Goitein and Nunn also argued that the “vague and broad criteria for invoking the Act, combined with the lack of any provision for judicial or congressional review, render it ripe for abuse.” At that point, their concern was that Trump could have used the Insurrection Act to interfere with the certification of the 2020 election results. The use case is now different, but the potential for overreach is the same.

That is to say, while advocates may challenge Trump on whether the two key criteria for invoking the law have been met, the law gives presidents a wide berth — and the courts little power.

“For all practical purposes, courts have been cut out of the process,” Goitein and Nunn write.

The president’s emergency and other powers

There are other potential authorities that Trump could invoke to surge military resources to his mass deportation plan.

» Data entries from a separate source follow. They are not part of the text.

File: design/flow/design.v
`timescale 1ns / 1ps
module registers(
        clk,
        oe,
        we,
        addr,
        in,
        out,
        disp_addr,
        disp_out
    );
parameter width = 16;
parameter depth = 8;
parameter addr_width = 3;
input clk;
input oe;
input we;
input [addr_width-1 : 0]    addr;
input [width-1 : 0]         in;
output[width-1 : 0]         out;
input [addr_width-1 : 0]    disp_addr;
output[width-1 : 0]         disp_out;
reg [width-1 : 0]           regs[depth-1 : 0];
reg [addr_width : 0]        i;
initial begin
    for(i = 0; i < depth; i = i + 1)
        regs[i] <= 0;
end
always @(posedge clk) begin
    if(we)
        regs[addr] <= in;
end
assign out = oe ? regs[addr] : 0;
assign disp_out = regs[disp_addr];
endmodule
File: design/flow/run.sh
#!/bin/bash
# OpenROAD 26Q1-2900-gdf79404cd8, Yosys 0.63+post, stock flow scripts
make -C /OpenROAD-flow-scripts/flow DESIGN_CONFIG=/design/flow/config.mk WORK_HOME=/design/flow/orfs finish
File: design/flow/config.mk
export PLATFORM = sky130hd
export DESIGN_NAME = registers
export DESIGN_NICKNAME = registers
export VERILOG_FILES = /design/flow/design.v
export SDC_FILE = /design/flow/constraint.sdc
export NUM_CORES = 4
export LEC_CHECK = 1
export CORE_UTILIZATION = 30
File: design/flow/constraint.sdc
current_design registers

set clk_period 3.3
set clk_io_pct 0.2

create_clock -name clk0 -period $clk_period [get_ports {clk}]

set non_clock_inputs [all_inputs -no_clocks]
set_input_delay [expr $clk_period * $clk_io_pct] -clock clk0 $non_clock_inputs
set_output_delay [expr $clk_period * $clk_io_pct] -clock clk0 [all_outputs]
--- flow/design.v ---
`timescale 1ns / 1ps
module text_display(
		x, y,
		valid_addr, addr, data,
		char_addr, char_data,
		rgb
	);
parameter pos_x = 0;
parameter pos_y = 0;
parameter x_width = 10;
parameter y_width = 10;
parameter rows = 1;
parameter cols = 1;
parameter even_row_even_col_fg	= 7;		 
parameter even_row_odd_col_fg		= 7;		 
parameter odd_row_even_col_fg		= 7;		 
parameter odd_row_odd_col_fg		= 7;		 
parameter even_row_even_col_bg	= 0;		 
parameter even_row_odd_col_bg		= 0;		 
parameter odd_row_even_col_bg		= 0;		 
parameter odd_row_odd_col_bg		= 0;		 
parameter addr_width = 16;
parameter data_width = 16;
parameter data_delay = 1;
parameter char_rows = 8;
parameter char_cols = 8;
parameter char_row_width = 3;
parameter char_col_width = 3;
parameter char_delay = 1;
parameter word_rows = char_rows;
parameter word_cols = (data_width / 8) * char_cols;
parameter char_addr_width = char_row_width + 8;
input	[x_width-1 : 0]			x;
input	[y_width-1 : 0]			y;
output								valid_addr;
output[addr_width-1 : 0]		addr;
input	[data_width-1 : 0]		data;
output[char_addr_width-1 : 0]	char_addr;
input	[0 : char_cols-1]			char_data;
output[2 : 0]						rgb;
wire[x_width-1 : 0]				area_x_data, area_x_char, area_x_rgb, col_data, col_char, col_rgb;
wire[y_width-1 : 0]				area_y, row;
wire									active_data, active_char, active_rgb;
wire[(data_width / 8)-1 : 0]	char_idx;
wire[7 : 0]							char;
wire[char_row_width-1 : 0]		char_row;
wire[char_col_width-1 : 0]		char_col;
wire[char_addr_width-1 : 0]	char_addr;
wire[2:0]							foreground[3:0];
wire[2:0]							background[3:0];
assign foreground[0] = even_row_even_col_fg;
assign foreground[1] = even_row_odd_col_fg;
assign foreground[2] = odd_row_even_col_fg;
assign foreground[3] = odd_row_odd_col_fg;
assign background[0] = even_row_even_col_bg;
assign background[1] = even_row_odd_col_bg;
assign background[2] = odd_row_even_col_bg;
assign background[3] = odd_row_odd_col_bg;
assign area_x_data = x - pos_x;
assign area_x_char = area_x_data - data_delay;
assign area_x_rgb = area_x_char - char_delay;
assign area_y = y - pos_y;
assign col_data = area_x_data / word_cols;
assign col_char = area_x_char / word_cols;
assign col_rgb = area_x_rgb / word_cols;
assign row = area_y / word_rows;
assign active_data = (col_data >= 0) && (col_data < cols) && (row >= 0) && (row < rows);
assign active_char = (col_char >= 0) && (col_char < cols) && (row >= 0) && (row < rows);
assign active_rgb = (col_rgb >= 0) && (col_rgb < cols) && (row >= 0) && (row < rows);
assign valid_addr = active_data;
assign addr = active_data ? (row * cols + col_data) : 0;
assign char_idx = ((data_width / 8) - 1) - (area_x_char % word_cols) / char_cols;
assign char = {	data[{char_idx, 3'h7}],
						data[{char_idx, 3'h6}],
						data[{char_idx, 3'h5}],
						data[{char_idx, 3'h4}],
						data[{char_idx, 3'h3}],
						data[{char_idx, 3'h2}],
						data[{char_idx, 3'h1}],
						data[{char_idx, 3'h0}]};
assign char_col = area_x_rgb % char_cols;
assign char_row = area_y % char_rows;
assign char_addr = active_char ? (char * char_cols + char_row) : 0;
assign rgb = active_rgb ? (char_data[char_col] ? foreground[{row[0], col_rgb[0]}] : background[{row[0], col_rgb[0]}]) : 0;
endmodule
--- flow/run.sh ---
#!/bin/bash
# OpenROAD 26Q1-2900-gdf79404cd8, Yosys 0.63+post, stock flow scripts
make -C /OpenROAD-flow-scripts/flow DESIGN_CONFIG=/design/flow/config.mk WORK_HOME=/design/flow/orfs finish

As Mirasola writes in Lawfare, Trump has a nonemergency power under federal law to request the assistance of state national guards in a federal military mission. Under the National Defense Authorization Act, that mission can be to assist US Customs and Border Protection in “ongoing efforts to secure the southern land border.” The law does not provide parameters limiting the kind of assistance that the military can provide, be that boots on the ground at the border or intelligence analysis support.

Emergency powers could be helpful in creating the infrastructure needed for mass deportations. Stephen Miller, one of Trump’s key immigration advisers, told the New York Times in November 2023 that a second Trump administration would construct “vast holding facilities that would function as staging centers” for immigrants facing deportation. Mirasola writes that, to do so, Trump could invoke federal law allowing the secretary of defense to “undertake military construction projects ... not otherwise authorized by law that are necessary to support” the armed forces in a national emergency.

If Trump declares a national emergency with respect to immigration, that law would essentially allow him to bypass the need for congressional approval to get the funds he needs to construct these holding facilities. He previously used the same law to try to get funding for his border wall during his first term. Whether he could do so was never settled.

Pro-immigration advocates challenged the use of that law to fund the border wall in Trump’s first term. Their years-long litigation over the border wall became moot when President Joe Biden took office, but they were not expected to win if the issue had come before the Supreme Court. Advocates could again mount a legal challenge, but they may only succeed in delaying the construction of the facilities.

However, pro-immigration advocates might have a stronger case if they file lawsuits over the conditions in these yet-to-be built holding facilities and over potential violations of civil liberties for immigrants subject to mass deportations. Those might involve, for example, violations of their constitutional right to due process. That sort of challenge, over inhumane detention conditions previously seen in CBP facilities (including a lack of access to basic hygiene products and a lack of food, water, and basic medical care) was successfully made during the first Trump administration.

Immigrants might also file suits arguing their constitutional protections against unlawful searches were violated: Doris Meissner, senior fellow and director of the US Immigration Policy Program at the Migration Policy Institute, said mass deportations of the scale Trump is imagining would likely involve “violations of people’s civil rights, profiling, all of those kinds of harms that poor policing brings about.”

That will present a key test for the courts, Michael Waldman, president and CEO of the Brennan Center for Justice at NYU School of Law, said in a statement: “Will [the courts] use their power to enforce long-standing protections for individuals? Will they uphold the rule of law? Or will they bow to political pressure and allow the executive to expand its already ample power?”